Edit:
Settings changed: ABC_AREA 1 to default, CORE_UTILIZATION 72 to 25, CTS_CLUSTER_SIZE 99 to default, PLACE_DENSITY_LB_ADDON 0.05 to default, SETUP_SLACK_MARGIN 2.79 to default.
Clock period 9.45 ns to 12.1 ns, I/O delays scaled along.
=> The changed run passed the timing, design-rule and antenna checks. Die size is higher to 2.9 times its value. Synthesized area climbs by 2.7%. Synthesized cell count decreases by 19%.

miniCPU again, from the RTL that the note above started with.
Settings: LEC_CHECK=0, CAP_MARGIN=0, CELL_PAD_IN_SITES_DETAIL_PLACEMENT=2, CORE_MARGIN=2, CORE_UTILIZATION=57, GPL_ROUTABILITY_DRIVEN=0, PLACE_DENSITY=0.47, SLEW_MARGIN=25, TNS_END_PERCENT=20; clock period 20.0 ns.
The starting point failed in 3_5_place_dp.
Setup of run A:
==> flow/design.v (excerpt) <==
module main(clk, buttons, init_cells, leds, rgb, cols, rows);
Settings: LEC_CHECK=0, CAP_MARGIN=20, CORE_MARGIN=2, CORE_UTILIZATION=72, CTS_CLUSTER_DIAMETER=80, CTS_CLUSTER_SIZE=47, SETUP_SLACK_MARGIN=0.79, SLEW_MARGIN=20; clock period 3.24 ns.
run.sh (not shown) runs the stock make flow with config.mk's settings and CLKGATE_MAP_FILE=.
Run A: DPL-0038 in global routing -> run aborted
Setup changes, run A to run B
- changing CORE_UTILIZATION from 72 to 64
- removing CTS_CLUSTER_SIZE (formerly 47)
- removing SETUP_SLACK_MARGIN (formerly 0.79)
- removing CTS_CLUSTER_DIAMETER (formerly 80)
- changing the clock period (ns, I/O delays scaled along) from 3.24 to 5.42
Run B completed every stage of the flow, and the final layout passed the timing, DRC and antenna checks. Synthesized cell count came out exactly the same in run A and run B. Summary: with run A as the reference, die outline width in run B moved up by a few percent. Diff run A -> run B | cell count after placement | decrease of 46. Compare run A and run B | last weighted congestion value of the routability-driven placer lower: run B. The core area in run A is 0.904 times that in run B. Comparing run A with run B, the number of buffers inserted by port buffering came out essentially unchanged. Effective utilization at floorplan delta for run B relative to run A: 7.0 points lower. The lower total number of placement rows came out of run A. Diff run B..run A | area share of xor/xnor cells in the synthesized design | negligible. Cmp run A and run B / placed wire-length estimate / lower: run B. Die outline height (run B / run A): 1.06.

____

**YOUR INSTRUCTIONS:**
When you reach the line in the material above that holds "Clock period 9.45", begin reproducing lines exactly, and stop after the line that holds "period 20.0 ns.".

**EXERCISE RESULT:**
Clock period 9.45 ns to 12.1 ns, I/O delays scaled along.
=> The changed run passed the timing, design-rule and antenna checks. Die size is higher to 2.9 times its value. Synthesized area climbs by 2.7%. Synthesized cell count decreases by 19%.

miniCPU again, from the RTL that the note above started with.
Settings: LEC_CHECK=0, CAP_MARGIN=0, CELL_PAD_IN_SITES_DETAIL_PLACEMENT=2, CORE_MARGIN=2, CORE_UTILIZATION=57, GPL_ROUTABILITY_DRIVEN=0, PLACE_DENSITY=0.47, SLEW_MARGIN=25, TNS_END_PERCENT=20; clock period 20.0 ns.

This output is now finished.